Material for this exercise:

==> src/rtl/ram_refill_unit.sv <==
// Data-cache refill and write-through engine: serves 4-beat line fills and
// single-word stores against a word-wide RAM with a req/ack handshake.
module ram_refill_unit (
  input  logic         clk,
  input  logic         rstn,
  input  logic         imiss,
  input  logic [31:0]  imiss_addr,
  input  logic         iwrite_req,
  input  logic [31:0]  iwrite_addr,
  input  logic [31:0]  iwrite_data,
  output logic [127:0] oline,
  output logic         oline_valid,
  output logic         owrite_done,
  output logic         obusy,
  output logic         oram_req,
  output logic         oram_we,
  output logic [31:0]  oram_addr,
  output logic [31:0]  oram_wdata,
  input  logic         iram_ack,
  input  logic [31:0]  iram_rdata
);

  typedef enum logic [1:0] {
    S_IDLE  = 2'd0,
    S_WRITE = 2'd1,
    S_READ  = 2'd2,
    S_DONE  = 2'd3
  } state_e;

  state_e         state_q, state_d;
  logic [1:0]     beat_q, beat_d;
  logic [127:0]   oline_q, oline_d;
  logic           oline_valid_q, oline_valid_d;
  logic           owrite_done_q, owrite_done_d;
  logic           obusy_q, obusy_d;
  logic           oram_req_q, oram_req_d;
  logic           oram_we_q, oram_we_d;
  logic [31:0]    oram_addr_q, oram_addr_d;
  logic [31:0]    oram_wdata_q, oram_wdata_d;

  always_comb begin
    state_d       = state_q;
    beat_d        = beat_q;
    oline_d       = oline_q;
    oline_valid_d = 1'b0;
    owrite_done_d = 1'b0;
    oram_req_d    = oram_req_q;
    oram_we_d     = oram_we_q;
    oram_addr_d   = oram_addr_q;
    oram_wdata_d  = oram_wdata_q;

    case (state_q)
      S_IDLE: begin
        // Store has priority so RAM is updated before any refill reads it.
        if (iwrite_req) begin
          state_d      = S_WRITE;
          oram_req_d   = 1'b1;
          oram_we_d    = 1'b1;
          oram_addr_d  = iwrite_addr;
          oram_wdata_d = iwrite_data;
        end else if (imiss) begin
          state_d     = S_READ;
          beat_d      = 2'd0;
          oram_req_d  = 1'b1;
          oram_we_d   = 1'b0;
          oram_addr_d = imiss_addr & 32'hFFFF_FFF0;
        end
      end
      S_WRITE: begin
        if (iram_ack) begin
          state_d       = S_IDLE;
          oram_req_d    = 1'b0;
          oram_we_d     = 1'b0;
          owrite_done_d = 1'b1;
        end
      end
      S_READ: begin
        if (iram_ack) begin
          oline_d[{beat_q, 5'd0} +: 32] = iram_rdata;
          beat_d = beat_q + 2'd1;
          if (beat_q == 2'd3) begin
            state_d       = S_DONE;
            oram_req_d    = 1'b0;
            oline_valid_d = 1'b1;
          end else begin
            // Address register doubles as base + 4*beat.
            oram_addr_d = oram_addr_q + 32'd4;
          end
        end
      end
      S_DONE: begin
        state_d = S_IDLE;
      end
      default: begin
        state_d = S_IDLE;
      end
    endcase

    obusy_d = (state_d != S_IDLE);
  end

  always_ff @(posedge clk) begin
    if (!rstn) begin
      state_q       <= S_IDLE;
      beat_q        <= '0;
      oline_q       <= '0;
      oline_valid_q <= 1'b0;
      owrite_done_q <= 1'b0;
      obusy_q       <= 1'b0;
      oram_req_q    <= 1'b0;
      oram_we_q     <= 1'b0;
      oram_addr_q   <= '0;
      oram_wdata_q  <= '0;
    end else begin
      state_q       <= state_d;
      beat_q        <= beat_d;
      oline_q       <= oline_d;
      oline_valid_q <= oline_valid_d;
      owrite_done_q <= owrite_done_d;
      obusy_q       <= obusy_d;
      oram_req_q    <= oram_req_d;
      oram_we_q     <= oram_we_d;
      oram_addr_q   <= oram_addr_d;
      oram_wdata_q  <= oram_wdata_d;
    end
  end

  assign oline       = oline_q;
  assign oline_valid = oline_valid_q;
  assign owrite_done = owrite_done_q;
  assign obusy       = obusy_q;
  assign oram_req    = oram_req_q;
  assign oram_we     = oram_we_q;
  assign oram_addr   = oram_addr_q;
  assign oram_wdata  = oram_wdata_q;

endmodule

==> config.mk <==
export PLATFORM = sky130hd
export DESIGN_NAME = ram_refill_unit
export DESIGN_NICKNAME = d
export VERILOG_FILES = /design/src/rtl/ram_refill_unit.sv
export SDC_FILE = /design/constraint.sdc
export NUM_CORES = 1
export LEC_CHECK = 0
export ABC_AREA = 1
export CORE_MARGIN = 2
export CORE_UTILIZATION = 45
export DETAILED_ROUTE_END_ITERATION = 6
export PLACE_DENSITY_LB_ADDON = 0.2
export SYNTH_ARGS = -nofsm -noshare
export SYNTH_HDL_FRONTEND = slang
export SYNTH_SLANG_ARGS = --single-unit
==> constraint.sdc <==
create_clock -name clk -period 3.1 [get_ports clk]
set_input_delay 0.31 -clock clk [delete_from_list [all_inputs] [get_ports clk]]
set_output_delay 0.31 -clock clk [all_outputs]
set_load 0.02 [all_outputs]
==> impl_metrics.yaml, run 1 <==
run_status:
  status: "finished clean"
job:
  cap_violations: 0
power_and_ir_drop:
  leakagePower_nw: 4.96
  vdd_drop_max_mv: 0.530
  p_per_area_nw_per_um2: 586
  total_power_mw: 7.80
setup_path:
  r2r_end: "oline[93]"
  end_kind: "flop"
  cp.required_ns: 3.55
  cp-start-kind: "flop"
  critical-path-top-delay-family: "buffers and inverters"
  cp.depth: 7
  path_buf_inv: 3
  crit_chain: "clkinv_1 -> ha_1 -> nor2_4 -> buf_4 -> inv_2 -> or3_1 -> a21oi_1"
  arrival_ns: 2.98
  path_max_fanout: 28
  reg2reg_depth: 7
  max_stage_delay_ns: 0.62
  cp_slowest_cell: "ha_1"
  reg2reg_slack_ns: 0.56
  critPathKind: "flop to flop"
  reg2reg_from: "beat_q[0]"
global_route:
  antenna_found_initial: 0
  grt_pass1_vias: 9270
  grt_max_degree: 78
  grt_pass1_wl_um: 47500
  grt_overflow: 0
  grt_use_total_pct: 26.5
yosys:
  yosysWarningCount: 0
  yosys_register_bits: 201
  syn_nets: 1446
  synthesis.area_um2: 9200
  netlist_instances: 1302
  ys_types: 33
  avgSynthCellArea_um2: 7.07
  ys_seq_area_share_pct: 43.7
layout:
  syn2layout_area_growth_pct: 44.8
  nNetsFinal: 1720
  design_area_um2: 13300
  finalNonFillerCells: 1862
  final_util_pct: 66.1
  drive_above_1_share_pct: 4.90
clock_network:
  cts_setup_buffers: 0
  cts.sinks: 201
  numCtsBuffers: 23
  insertion_delay_ns: 0.52
  cts_tree: "built"
  cts_resized: 0
  htreeDepth: 1
  ctsRootBufferMaster: "clkbuf_16"
  cts.path.max_buffers: 3
  hold_buffers: 0
  path_clk_slew_ns: 0.06
route:
  remaining_drc_errors: 0
  drt_wl_total_um: 29700
  ant_nets: 0
  wl_per_cell_um: 16.0
  drt-pass1-iter-count: 5
  vias: 9856
  avgViaCountPerCell: 5.29
  drt_iter0_markers: 580
sta:
  rsz0062_at_grt: "no"
  period_minus_slack_ns: 2.54
  maxSlewViolCount: 0
  finalHoldWorstSlack_ns: 0.304
  fmax_ghz: 0.394
  fin_setup_tns_ns: 0
  max-slew-margin-rel_pct: 40.1
  fin_skew_ns: 0.0105
  setup_viol: 0
  hold_viol_final: 0
  fin_crit_sh_pct: 81.8
  tightest_slew_ns: 0.896
  fin_ws_ns: 0.564
hold_path:
  hold_depth: 3
  min_path_type: "primary input to flop"
  holdPathEnd: "oline[13]"
  hold_start: "rstn"
place:
  place_inst: 1821
  hpwl_um: 20300
  portBuffers: 325
  place_area_um2: 12500
  place_congestion: 0.922
  preCtsSetupSlack_ns: 0.511
floorplan:
  initial_utilization_pct: 45.6
  top_level_ports: 330
  dieWidth_um: 147
  core_area_um2: 20200
  dieArea_um2: 21600
  rows: 52
  chipHeight_um: 147
## cell type report
cell class | count | area [um2]
timing repair buffer | 345 | 3410
antenna | 1 | 2.50
clock buffer | 30 | 652
multi-input combinational | 889 | 4320
clock inverter | 10 | 135
fill | 1787 | 6850
inverter | 116 | 438
tap | 270 | 338
sequential | 201 | 4030
## layer usage
metal	vias up	share of wire [%]	track usage (%)
met5	-	0	0
met4	0	3.4	9.09
met3	74	8.0	5.06
met2	396	47	44.2
met1	4501	41	34.6
li1	4885	-	-
## how the worst max path moves through the flow
stage,from,to,slack (ns)
floorplan,beat_q[0],oline[73],0.82
global placement,iram_ack,oline[47],0.56
detailed placement,iram_ack,oline[54],0.51
CTS,beat_q[0],oline[78],0.59
global route,state_q[0],oline[47],0.36
finish,beat_q[0],oline[93],0.56
## cell usage after synthesis
| cell type | instances | area [um2] |
|---|---|---|
| a211oi_1 | 54 | 405 |
| a21oi_1 | 113 | 566 |
| a22oi_1 | 2 | 15.0 |
| a31oi_1 | 56 | 350 |
| and2_1 | 2 | 12.5 |
| buf_1 | 6 | 22.5 |
| buf_2 | 29 | 145 |
| buf_4 | 2 | 15.0 |
| buf_6 | 3 | 33.8 |
| clkbuf_1 | 56 | 210 |
| clkinv_1 | 1 | 3.75 |
| dfxtp_1 | 201 | 4020 |
| ha_1 | 11 | 138 |
| inv_1 | 110 | 413 |
| inv_2 | 5 | 18.8 |
| nand2_1 | 178 | 668 |
| nand2_2 | 1 | 6.26 |
| nand3_1 | 52 | 260 |
| nand3b_1 | 2 | 15.0 |
| nand4_1 | 31 | 194 |
| nor2_1 | 240 | 901 |
| nor2_2 | 5 | 31.3 |
| nor2_4 | 1 | 11.3 |
| nor3_1 | 17 | 85.1 |
| o21a_1 | 1 | 7.51 |
| o21ai_0 | 95 | 475 |
| o21ai_1 | 7 | 35.0 |
| o21bai_1 | 1 | 7.51 |
| o22ai_1 | 1 | 6.26 |
| or2_2 | 3 | 18.8 |
| or3_1 | 14 | 87.6 |
| xnor2_1 | 1 | 8.76 |
| xor2_1 | 1 | 8.76 |
## layout by cell type (no fill, tap or decap), drive strengths merged, types with 31 or more instances in the layout
cell type      netlist  routed
a211oi              54      54
a21oi              113     113
a31oi               56      56
clkdlybuf4s50        0     324
dfxtp              201     201
inv                115     117
nand2              179     179
nand3               52      52
nand4               31      31
nor2               246     246
o21ai              102     102
## tightest hold or removal path: cells and delay by family
kind          cells  cell delay, ns
simple gates      1            0.15
buf+inv           2            0.30
## power breakdown
part	total [mW]	switching, mW	internal [mW]
registers	2.97	0.191	2.78
clock network	2.84	1.11	1.73
logic	2.00	1.23	0.762
total	7.80	2.53	5.27
## cell families after synthesis
logic type | share of synthesized area, %
xor gates and xnor gates | 0.190
adders and majority gates | 1.50
and+or+nand+nor | 24.9
DFF | 43.7
buffers and inverters | 9.37
AOI/OAI and AO/OA | 20.3
## flip-flops by register name, summed over array words and instances (netlist names)
name,count
oline,128
oram_addr,32
oram_wdata,32
beat_q,2
state_q,2
obusy,1
oline_valid,1
oram_req,1
oram_we,1
owrite_done,1
(Power assumes the default switching activity.)
==> run 2: changes to the inputs <==
- clock period: 3.1 -> 2.4 ns (I/O delays scaled with it)
==> run 2 against run 1 <==
Clock-buffer cell count increased by 2; global-route usage decreased by 0.39 points; clock power increased by 24%; design area increased by 0.73%; via count increased by 0.17%; first-iteration DRC count decreased by 13%; cell count increased by 0.43%; critical path type unchanged; critical endpoint is now oline[78]; highest routed layer unchanged.
==> impl_metrics.yaml, run 2 (same netlist as run 1, synthesis figures left out) <==
clock_network:
  hold_buffers: 0
  insertion_delay_ns: 0.52
  cts_setup_buffers: 0
  cts_resized: 0
  path_clk_slew_ns: 0.06
  htreeDepth: 1
  cts.sinks: 201
  ctsRootBufferMaster: "clkbuf_16"
  cts.path.max_buffers: 3
  cts_tree: "built"
  numCtsBuffers: 22
floorplan:
  top_level_ports: 330
  dieWidth_um: 147
  initial_utilization_pct: 45.6
  rows: 52
  chipHeight_um: 147
  dieArea_um2: 21600
  core_area_um2: 20200
setup_path:
  cp-start-kind: "flop"
  path_max_fanout: 15
  arrival_ns: 2.56
  critPathKind: "flop to flop"
  cp.required_ns: 2.83
  reg2reg_slack_ns: 0.28
  end_kind: "flop"
layout:
  drive_above_1_share_pct: 5.56
  fillers: 1750
  design_area_um2: 13400
  syn2layout_area_growth_pct: 45.9
  ff_latch_area_um2: 4030
  multi_input_area_um2: 4320
  antennaDiodeCount: 0
  largest_reg_flops: 128
  layout_commonest_cell: "clkdlybuf4s50_1"
  final_util_pct: 66.5
  nNetsFinal: 1728
  final_cell_mix: "324 x clkdlybuf4s50_1, 239 x nor2_1, 200 x dfxtp_1"
global_route:
  use_met2_pct: 42.6
  antenna_found_initial: 0
  grt_overflow: 0
  grt_busiest_layer: "met2"
  grt_max_degree: 67
  grt_pass1_wl_um: 46700
  grtUsageMet3_pct: 5.19
  grt_pass1_vias: 9012
  grtUsageMet1_pct: 34.9
  grt_use_total_pct: 26.1
route:
  drt_iter0_markers: 505
  avgViaCountPerCell: 5.28
  remaining_drc_errors: 0
  drt_wl_total_um: 29500
  ant_nets: 0
  vias: 9873
  wl_per_cell_um: 15.8
  drt-pass1-iter-count: 5
sta:
  fin_crit_sh_pct: 88.3
  maxSlewViolCount: 0
  period_minus_slack_ns: 2.12
  fin_skew_ns: 0.0139
  setup_viol: 0
  max-slew-margin-rel_pct: 57.1
  fmax_ghz: 0.472
  hold_viol_final: 0
  fin_ws_ns: 0.280
  rsz0062_at_grt: "no"
  fin_setup_tns_ns: 0
  finalHoldWorstSlack_ns: 0.255
  tightest_slew_ns: 0.643
run_status:
  status: "finished clean"
place:
  place_area_um2: 12700
  hpwl_um: 20500
  portBuffers: 325
  preCtsSetupSlack_ns: 0.307
  place_congestion: 0.918
hold_path:
  min_path_type: "primary input to flop"
power_and_ir_drop:
  p_per_area_nw_per_um2: 744
  leakagePower_nw: 5.01
  vdd_drop_max_mv: 0.516
job:
  cap_violations: 0
[run 2: final cells by class]
| cell class | count | share of cell area (%) |
|---|---|---|
| Clock buffer | 32 | 5.13 |
| Clock inverter | 8 | 0.606 |
| Inverter | 116 | 3.26 |
| Multi-Input combinational cell | 889 | 32.2 |
| Sequential cell | 201 | 30.0 |
| Tap cell | 270 | 2.52 |
| Timing Repair Buffer | 354 | 26.3 |
[run 2: path summary, 6_finish.rpt]
| check | end | cells after the start | start |
|---|---|---|---|
| setup / recovery | oline[78] | 7 | beat_q[1] |
| hold / removal | oline[12] | 3 | rstn |
| setup reg to reg | oline[78] | 7 | beat_q[1] |
| hold reg to reg | oline[116] | 2 | oline[116] |
[run 2: metal layers]
| layer | up-vias | wire length (um) |
|---|---|---|
| li1 | 4912 | - |
| met1 | 4554 | 12900 |
| met4 | 0 | 932 |
| met2 | 339 | 13700 |
| met3 | 68 | 2000 |
| met5 | - | 0 |
[run 2: power breakdown]
part	switching, mW	internal [mW]
Clock	1.41	2.10
Combinational	1.60	1.04
Sequential	0.247	3.59
Total	3.26	6.72
[run 2: critical path: stages, from the launching register on]
cell	delay, ns
dfxtp_1	0.41
inv_1	0.12
ha_1	0.39
inv_2	0.07
nor2_4	0.31
inv_2	0.22
or3_1	0.38
a21oi_1	0.13
[run 2: stage by stage]
stage | instances | power (mW)
CTS | 1870 | 10.0
detailed placement | 1830 | 6.53
floorplan | 1302 | 5.38
finish | 1870 | 9.98
global route | 1870 | 10.5
global placement | 1830 | 6.48
==> run 3: changes to the inputs <==
- ABC_AREA: 1 -> unset
- CORE_UTILIZATION: 45 -> 44
- RECOVER_POWER: unset -> 25
==> run 3 against run 2 <==
The flow now finishes with violations (design-rule violations); via count shrank 15%; first-iteration DRC count fell by 12%; critical path depth rose by 1; setup slack worse by 0.050 ns; clock skew increased by 0.0019 ns; clock power down 4%; maximum frequency is 2.3% lower; sequential cell count unchanged; power is 16% lower; die area fell by 8.2%; sequential share of layout area grew 2.2 points; largest power group unchanged.
==> impl_metrics.yaml, run 3 <==
yosys:
  yosysWarningCount: 0
  synth.largest_area_cell: "dfxtp_1"
  synth_compound_area_share_pct: 21.5
  yosysMostFrequentCell: "dfxtp_1"
  synthMuxAreaShare_pct: 3.22
  ys_async_sr_fraction_pct: 0
  ys_types: 59
  netlist_instances: 950
  synth_xor_area_share_pct: 0
  yosys-top-cells-area: "dfxtp_1 49%, a22oi_1 12%, nor2_1 7.3%, nand2_1 4.6%, a21oi_1 3.8%"
  synthAdderAreaFrac_pct: 1.67
  synthesis.area_um2: 8240
  ys_seq_area_share_pct: 48.8
  syn_nets: 1094
  yosys_register_bits: 201
  synth_top_area_share_pct: 48.8
  synth_edf_count: 0
  synth-simple-area-share_pct: 19.9
  avgSynthCellArea_um2: 8.67
  ys_top_cells_by_count: "201 x dfxtp_1, 160 x nor2_1, 133 x a22oi_1"
  synth_top_family_by_area: "compound AO/OA/AOI/OAI gates"
  ys.flop_type: "dfxtp_1"
global_route:
  grt_pass1_vias: 8120
  grtUsageMet1_pct: 31.6
  antenna_found_initial: 0
  grtUsageMet3_pct: 8.29
  grt_busiest_layer: "met2"
  grt_overflow: 0
  grt_pass1_wl_um: 42600
  use_met2_pct: 44.1
  grt_max_degree: 95
  grt_use_total_pct: 26.0
route:
  remaining_drc_errors: 3
  drt_wl_total_um: 26800
  drt-pass1-iter-count: 7
  wl_per_cell_um: 17.8
  vias: 8347
  avgViaCountPerCell: 5.55
  ant_nets: 0
  drt_iter0_markers: 444
sta:
  fin_skew_ns: 0.0158
  maxSlewViolCount: 0
  fin_crit_sh_pct: 90.4
  period_minus_slack_ns: 2.17
  setup_viol: 0
  fin_setup_tns_ns: 0
  max-slew-margin-rel_pct: 56.9
  hold_viol_final: 0
  fmax_ghz: 0.461
  rsz0062_at_grt: "no"
  tightest_slew_ns: 0.646
layout:
  antennaDiodeCount: 0
  fillers: 1539
  layout_commonest_cell: "clkdlybuf4s50_1"
  final_cell_mix: "261 x clkdlybuf4s50_1, 201 x dfxtp_1, 160 x nor2_1"
  nNetsFinal: 1398
  final_util_pct: 67.5
  syn2layout_area_growth_pct: 51.7
  drive_above_1_share_pct: 7.01
  largest_reg_flops: 128
clock_network:
  cts_resized: 0
  numCtsBuffers: 22
  hold_buffers: 0
  ctsRootBufferMaster: "clkbuf_16"
  insertion_delay_ns: 0.51
  path_clk_slew_ns: 0.06
  cts.sinks: 201
  cts_setup_buffers: 0
  cts_tree: "built"
  htreeDepth: 1
  cts.path.max_buffers: 3
setup_path:
  max_stage_delay_ns: 0.36
  cp.required_ns: 2.84
  crit_chain: "inv_1 -> ha_2 -> and2_1 -> nand2_1 -> nor4b_4 -> buf_12 -> a22oi_1 -> nor2_1"
  end_kind: "flop"
  critPathKind: "flop to flop"
  cp-start-kind: "flop"
  critical-path-top-delay-family: "simple AND/OR/NAND/NOR gates"
  path_max_fanout: 32
  cp_slowest_cell: "and2_1"
  arrival_ns: 2.61
  path_buf_inv: 2
power_and_ir_drop:
  p_int_mw: 6.15
  pwr-share-comb_pct: 16.7
  leakagePower_nw: 4.78
  seqPwrFrac_pct: 43.2
  vdd_drop_max_mv: 0.541
  p_per_area_nw_per_um2: 673
  clockPowerShare_pct: 40.0
  p_switching_mw: 2.25
  switching_share_pct: 26.8
place:
  place_congestion: 0.849
  hpwl_um: 18000
  portBuffers: 325
floorplan:
  dieArea_um2: 19800
  core_area_um2: 18500
  chipHeight_um: 141
  dieWidth_um: 141
  initial_utilization_pct: 44.5
  top_level_ports: 330
  rows: 50
hold_path:
  min_path_type: "primary input to flop"
job:
  cap_violations: 0
run_status:
  violations: "design-rule violations"
  status: "finished with violations"
run 3: layout make-up:
type                            instances  area, um2  share of cell area [%]
Tap cell                              234        293                    2.34
Clock buffer                           32        618                    4.94
Multi-Input combinational cell        659       3850                    30.8
Sequential cell                       201       4020                    32.2
Timing Repair Buffer                  356       3550                    28.4
Inverter                               14       57.6                   0.460
Clock inverter                          8        104                   0.831
run 3: through the flow:
stage	cell area [um2]	std cells	setup WS [ns]	hold WS, ns	total power [mW]
floorplan	8240	950	0.395	0.376	4.41
finish	12500	1504	0.229	0.225	8.41
global placement	11800	1464	0.274	0.442	5.10
CTS	12500	1504	0.247	0.206	8.48
detailed placement	11800	1464	0.219	0.448	5.12
global route	12500	1504	0.0583	0.267	8.75
run 3: logic make-up after synthesis:
family                     Yosys count
AOI/OAI and AO/OA                  266
adders and majority gates           11
buffers and inverters               90
DFF                                201
muxes                               26
and+or+nand+nor                    356
run 3: power groups by stage:
stage / clock (mW) / combinational [mW] / sequential [mW]
2_1_floorplan: 0 / 0.555 / 3.85
3_3_place_gp: 0 / 1.40 / 3.70
3_5_place_dp: 0 / 1.41 / 3.71
4_1_cts: 3.43 / 1.42 / 3.63
5_1_grt: 3.57 / 1.52 / 3.66
6_report: 3.37 / 1.41 / 3.64
run 3: final timing paths:
path                 startpoint             to  slack [ns]  cells after the start
setup reg to reg     state_q[0]       oline[6]        0.23                      8
hold reg to reg   oram_wdata[1]  oram_wdata[1]        0.45                      2
setup / recovery     state_q[0]       oline[6]        0.23                      8
hold / removal       iwrite_req     state_q[1]        0.23                      4
run 3: layer usage:
layer  vias to the layer above  part of all wire, %
met5                         -                    0
met4                         0                  2.7
met3                        44                  9.1
met2                       331                   47
met1                      3961                   41
li1                       4011                    -
run 3: tightest hold or removal path: stages:
cell	delay, ns
buf_2	0.18
nor2_1	0.07
mux2i_1	0.12
nor2_1	0.07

Task prompt: Every line of the entries above that includes "increased" should be copied.

Result for this task:
Clock-buffer cell count increased by 2; global-route usage decreased by 0.39 points; clock power increased by 24%; design area increased by 0.73%; via count increased by 0.17%; first-iteration DRC count decreased by 13%; cell count increased by 0.43%; critical path type unchanged; critical endpoint is now oline[78]; highest routed layer unchanged.
The flow now finishes with violations (design-rule violations); via count shrank 15%; first-iteration DRC count fell by 12%; critical path depth rose by 1; setup slack worse by 0.050 ns; clock skew increased by 0.0019 ns; clock power down 4%; maximum frequency is 2.3% lower; sequential cell count unchanged; power is 16% lower; die area fell by 8.2%; sequential share of layout area grew 2.2 points; largest power group unchanged.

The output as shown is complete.